DATA PROVIDED:

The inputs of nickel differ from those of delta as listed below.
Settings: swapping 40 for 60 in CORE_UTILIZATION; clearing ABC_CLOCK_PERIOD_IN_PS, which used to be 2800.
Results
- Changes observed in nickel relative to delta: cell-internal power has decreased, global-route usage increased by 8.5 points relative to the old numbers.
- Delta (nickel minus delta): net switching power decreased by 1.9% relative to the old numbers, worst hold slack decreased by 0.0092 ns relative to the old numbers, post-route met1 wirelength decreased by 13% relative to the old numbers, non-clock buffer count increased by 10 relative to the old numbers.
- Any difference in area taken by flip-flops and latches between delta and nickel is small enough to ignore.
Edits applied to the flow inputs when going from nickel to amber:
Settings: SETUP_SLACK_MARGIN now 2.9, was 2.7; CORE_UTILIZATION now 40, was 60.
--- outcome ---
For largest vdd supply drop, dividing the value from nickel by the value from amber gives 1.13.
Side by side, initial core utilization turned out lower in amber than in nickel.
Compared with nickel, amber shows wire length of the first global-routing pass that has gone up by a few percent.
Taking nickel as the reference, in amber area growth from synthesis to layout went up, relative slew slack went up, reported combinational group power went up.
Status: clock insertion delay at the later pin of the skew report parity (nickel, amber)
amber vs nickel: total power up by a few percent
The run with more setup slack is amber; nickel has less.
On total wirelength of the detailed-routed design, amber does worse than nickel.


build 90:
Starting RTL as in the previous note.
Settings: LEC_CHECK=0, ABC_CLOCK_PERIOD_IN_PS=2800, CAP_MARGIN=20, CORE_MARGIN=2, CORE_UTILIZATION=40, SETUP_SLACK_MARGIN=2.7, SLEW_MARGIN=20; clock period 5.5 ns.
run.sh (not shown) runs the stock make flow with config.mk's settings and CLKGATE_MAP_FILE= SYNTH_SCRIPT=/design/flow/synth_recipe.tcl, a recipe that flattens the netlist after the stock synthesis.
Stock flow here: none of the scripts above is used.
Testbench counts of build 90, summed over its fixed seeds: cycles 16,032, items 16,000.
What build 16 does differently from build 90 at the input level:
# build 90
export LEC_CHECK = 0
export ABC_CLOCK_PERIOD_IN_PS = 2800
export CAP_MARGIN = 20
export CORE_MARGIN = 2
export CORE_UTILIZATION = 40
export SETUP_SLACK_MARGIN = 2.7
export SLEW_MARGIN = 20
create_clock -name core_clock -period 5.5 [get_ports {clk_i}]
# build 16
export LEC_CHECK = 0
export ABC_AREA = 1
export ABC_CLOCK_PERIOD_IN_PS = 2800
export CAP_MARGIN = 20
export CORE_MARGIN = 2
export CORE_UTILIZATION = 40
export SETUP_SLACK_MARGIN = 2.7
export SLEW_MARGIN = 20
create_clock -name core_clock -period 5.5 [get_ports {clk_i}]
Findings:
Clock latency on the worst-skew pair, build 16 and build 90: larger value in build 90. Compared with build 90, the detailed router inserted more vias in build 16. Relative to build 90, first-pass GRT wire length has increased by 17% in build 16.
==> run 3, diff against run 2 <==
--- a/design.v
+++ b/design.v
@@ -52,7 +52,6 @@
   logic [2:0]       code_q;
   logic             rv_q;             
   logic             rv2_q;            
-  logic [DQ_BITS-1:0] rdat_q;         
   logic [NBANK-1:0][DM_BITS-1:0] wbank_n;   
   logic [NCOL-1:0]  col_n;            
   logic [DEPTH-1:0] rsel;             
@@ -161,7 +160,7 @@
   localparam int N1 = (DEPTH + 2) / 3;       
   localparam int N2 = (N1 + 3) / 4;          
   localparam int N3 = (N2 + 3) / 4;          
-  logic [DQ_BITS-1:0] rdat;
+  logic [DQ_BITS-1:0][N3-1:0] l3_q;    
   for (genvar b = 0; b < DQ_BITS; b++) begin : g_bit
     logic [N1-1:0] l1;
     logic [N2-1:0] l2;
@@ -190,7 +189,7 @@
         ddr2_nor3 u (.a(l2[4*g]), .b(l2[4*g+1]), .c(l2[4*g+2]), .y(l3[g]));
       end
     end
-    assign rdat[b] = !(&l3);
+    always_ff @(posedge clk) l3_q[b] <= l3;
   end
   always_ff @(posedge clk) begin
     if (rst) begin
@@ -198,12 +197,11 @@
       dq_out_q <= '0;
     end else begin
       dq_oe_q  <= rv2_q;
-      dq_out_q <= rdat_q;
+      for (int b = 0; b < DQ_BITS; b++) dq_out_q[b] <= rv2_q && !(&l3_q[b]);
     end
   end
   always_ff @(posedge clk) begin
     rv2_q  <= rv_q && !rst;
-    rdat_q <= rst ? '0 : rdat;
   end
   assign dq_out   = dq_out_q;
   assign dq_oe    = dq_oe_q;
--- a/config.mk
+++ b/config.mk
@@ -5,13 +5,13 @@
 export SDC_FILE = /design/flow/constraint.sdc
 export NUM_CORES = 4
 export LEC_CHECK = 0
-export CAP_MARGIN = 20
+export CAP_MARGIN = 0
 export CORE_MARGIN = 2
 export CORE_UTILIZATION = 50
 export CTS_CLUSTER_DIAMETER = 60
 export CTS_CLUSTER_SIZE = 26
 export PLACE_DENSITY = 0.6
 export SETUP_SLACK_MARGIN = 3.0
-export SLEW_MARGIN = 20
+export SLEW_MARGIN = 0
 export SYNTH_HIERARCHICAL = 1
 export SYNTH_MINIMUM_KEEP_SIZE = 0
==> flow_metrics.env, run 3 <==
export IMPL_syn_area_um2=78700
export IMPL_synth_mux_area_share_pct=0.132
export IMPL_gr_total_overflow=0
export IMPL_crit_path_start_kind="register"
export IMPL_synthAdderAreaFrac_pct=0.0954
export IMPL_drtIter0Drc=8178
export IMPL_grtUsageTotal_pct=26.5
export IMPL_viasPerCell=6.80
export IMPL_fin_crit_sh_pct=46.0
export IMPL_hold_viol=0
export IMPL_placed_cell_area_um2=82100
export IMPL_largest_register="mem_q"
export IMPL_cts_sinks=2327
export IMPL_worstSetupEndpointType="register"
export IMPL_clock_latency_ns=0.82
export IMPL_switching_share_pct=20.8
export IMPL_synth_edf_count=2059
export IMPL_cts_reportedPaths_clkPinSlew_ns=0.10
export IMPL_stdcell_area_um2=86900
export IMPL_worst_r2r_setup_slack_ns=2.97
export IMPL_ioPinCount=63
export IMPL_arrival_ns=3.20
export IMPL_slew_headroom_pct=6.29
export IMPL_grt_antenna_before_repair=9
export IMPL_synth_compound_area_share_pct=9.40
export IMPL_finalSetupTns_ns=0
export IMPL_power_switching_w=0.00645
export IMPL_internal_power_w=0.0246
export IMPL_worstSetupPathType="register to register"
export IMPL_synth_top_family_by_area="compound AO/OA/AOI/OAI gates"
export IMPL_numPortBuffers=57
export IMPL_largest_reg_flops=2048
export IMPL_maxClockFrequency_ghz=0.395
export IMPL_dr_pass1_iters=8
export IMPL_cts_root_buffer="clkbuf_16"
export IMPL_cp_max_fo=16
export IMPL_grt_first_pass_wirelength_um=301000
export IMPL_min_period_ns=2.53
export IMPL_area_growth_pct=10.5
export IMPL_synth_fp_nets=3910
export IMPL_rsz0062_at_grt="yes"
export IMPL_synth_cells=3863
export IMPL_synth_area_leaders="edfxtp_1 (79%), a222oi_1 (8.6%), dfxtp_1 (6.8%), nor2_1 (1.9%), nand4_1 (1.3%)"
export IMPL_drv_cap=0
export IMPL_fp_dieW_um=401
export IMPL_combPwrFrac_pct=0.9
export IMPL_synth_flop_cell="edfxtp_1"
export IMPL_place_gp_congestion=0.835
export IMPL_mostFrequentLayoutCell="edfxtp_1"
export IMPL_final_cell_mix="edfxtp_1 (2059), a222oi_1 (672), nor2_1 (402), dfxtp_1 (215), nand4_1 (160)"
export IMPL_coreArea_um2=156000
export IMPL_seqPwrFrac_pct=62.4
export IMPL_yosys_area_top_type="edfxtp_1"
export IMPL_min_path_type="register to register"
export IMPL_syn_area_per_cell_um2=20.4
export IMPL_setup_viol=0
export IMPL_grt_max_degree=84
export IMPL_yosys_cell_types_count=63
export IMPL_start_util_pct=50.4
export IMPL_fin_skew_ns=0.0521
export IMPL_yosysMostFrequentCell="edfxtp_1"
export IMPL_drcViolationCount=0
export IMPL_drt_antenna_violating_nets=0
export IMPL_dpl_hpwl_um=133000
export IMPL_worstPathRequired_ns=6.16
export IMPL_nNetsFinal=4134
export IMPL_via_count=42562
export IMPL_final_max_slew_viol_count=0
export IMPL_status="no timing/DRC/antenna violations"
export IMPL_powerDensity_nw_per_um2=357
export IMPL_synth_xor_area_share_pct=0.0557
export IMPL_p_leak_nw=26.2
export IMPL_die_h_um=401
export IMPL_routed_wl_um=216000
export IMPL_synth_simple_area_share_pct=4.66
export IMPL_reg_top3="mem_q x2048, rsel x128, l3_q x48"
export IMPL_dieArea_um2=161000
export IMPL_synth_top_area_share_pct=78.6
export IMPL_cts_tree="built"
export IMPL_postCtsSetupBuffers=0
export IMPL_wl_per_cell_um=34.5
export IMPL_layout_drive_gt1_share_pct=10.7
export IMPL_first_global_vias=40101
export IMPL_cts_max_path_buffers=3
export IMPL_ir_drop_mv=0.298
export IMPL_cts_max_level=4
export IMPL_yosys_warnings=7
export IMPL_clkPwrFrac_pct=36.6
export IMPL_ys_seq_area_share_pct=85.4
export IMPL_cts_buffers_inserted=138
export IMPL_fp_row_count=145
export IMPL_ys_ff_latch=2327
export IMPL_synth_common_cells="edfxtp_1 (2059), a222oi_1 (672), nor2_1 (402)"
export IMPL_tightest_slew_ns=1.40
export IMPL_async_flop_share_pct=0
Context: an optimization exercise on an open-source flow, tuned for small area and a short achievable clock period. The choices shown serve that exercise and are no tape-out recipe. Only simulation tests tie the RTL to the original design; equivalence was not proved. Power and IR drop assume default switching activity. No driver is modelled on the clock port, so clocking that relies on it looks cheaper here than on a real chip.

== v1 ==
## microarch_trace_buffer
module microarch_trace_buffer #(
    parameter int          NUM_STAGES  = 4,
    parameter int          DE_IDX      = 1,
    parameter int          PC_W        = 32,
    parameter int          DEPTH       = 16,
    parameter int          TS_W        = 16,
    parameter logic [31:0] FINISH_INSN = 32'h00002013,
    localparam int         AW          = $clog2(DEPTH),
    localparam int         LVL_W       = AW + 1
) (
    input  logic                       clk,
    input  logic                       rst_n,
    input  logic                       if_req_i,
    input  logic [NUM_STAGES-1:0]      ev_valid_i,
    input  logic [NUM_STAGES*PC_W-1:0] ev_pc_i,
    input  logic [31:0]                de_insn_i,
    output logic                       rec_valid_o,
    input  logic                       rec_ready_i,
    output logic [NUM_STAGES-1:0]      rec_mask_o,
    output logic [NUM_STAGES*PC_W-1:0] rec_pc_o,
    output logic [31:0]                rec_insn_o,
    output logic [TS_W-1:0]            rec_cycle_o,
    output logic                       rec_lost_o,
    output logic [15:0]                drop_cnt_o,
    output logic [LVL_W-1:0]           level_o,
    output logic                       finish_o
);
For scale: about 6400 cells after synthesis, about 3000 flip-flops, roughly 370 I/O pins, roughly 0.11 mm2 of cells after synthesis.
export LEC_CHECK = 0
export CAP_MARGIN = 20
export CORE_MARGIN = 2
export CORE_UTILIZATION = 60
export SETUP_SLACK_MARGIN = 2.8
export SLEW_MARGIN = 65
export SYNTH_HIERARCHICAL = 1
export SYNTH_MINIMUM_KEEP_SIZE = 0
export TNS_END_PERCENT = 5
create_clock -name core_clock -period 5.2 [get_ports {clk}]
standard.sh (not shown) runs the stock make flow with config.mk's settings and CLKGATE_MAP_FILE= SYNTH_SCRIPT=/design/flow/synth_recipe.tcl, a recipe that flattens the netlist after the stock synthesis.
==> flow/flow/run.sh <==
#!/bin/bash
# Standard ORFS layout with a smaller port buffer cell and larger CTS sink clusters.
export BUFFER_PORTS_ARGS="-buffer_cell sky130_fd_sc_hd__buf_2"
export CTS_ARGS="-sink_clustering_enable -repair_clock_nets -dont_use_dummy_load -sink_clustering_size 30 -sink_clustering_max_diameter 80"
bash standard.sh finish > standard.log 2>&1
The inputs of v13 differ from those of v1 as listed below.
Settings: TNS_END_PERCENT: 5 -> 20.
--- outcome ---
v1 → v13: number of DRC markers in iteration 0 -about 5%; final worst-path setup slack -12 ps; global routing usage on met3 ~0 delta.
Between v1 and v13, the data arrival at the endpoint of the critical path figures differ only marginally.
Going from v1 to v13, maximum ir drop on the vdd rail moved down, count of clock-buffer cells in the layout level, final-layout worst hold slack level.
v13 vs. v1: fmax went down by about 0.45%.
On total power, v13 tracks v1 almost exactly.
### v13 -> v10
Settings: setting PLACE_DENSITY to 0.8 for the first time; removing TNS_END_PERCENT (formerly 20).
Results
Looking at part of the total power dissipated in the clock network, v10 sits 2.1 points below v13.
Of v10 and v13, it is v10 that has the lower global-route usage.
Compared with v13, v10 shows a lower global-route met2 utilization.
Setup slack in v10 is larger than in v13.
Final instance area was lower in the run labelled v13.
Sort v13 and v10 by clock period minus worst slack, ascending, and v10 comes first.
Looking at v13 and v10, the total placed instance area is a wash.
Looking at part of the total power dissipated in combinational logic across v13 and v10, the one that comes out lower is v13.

TASK PROMPT: Restate word for word the lines of the data above, starting at the line containing "export IMPL_ys_ff_latch=2327" and ending at the line containing "export IMPL_tightest_slew_ns=1.40", both included, and nothing more.

OUTPUT OF THE EXERCISE:
export IMPL_ys_ff_latch=2327
export IMPL_synth_common_cells="edfxtp_1 (2059), a222oi_1 (672), nor2_1 (402)"
export IMPL_tightest_slew_ns=1.40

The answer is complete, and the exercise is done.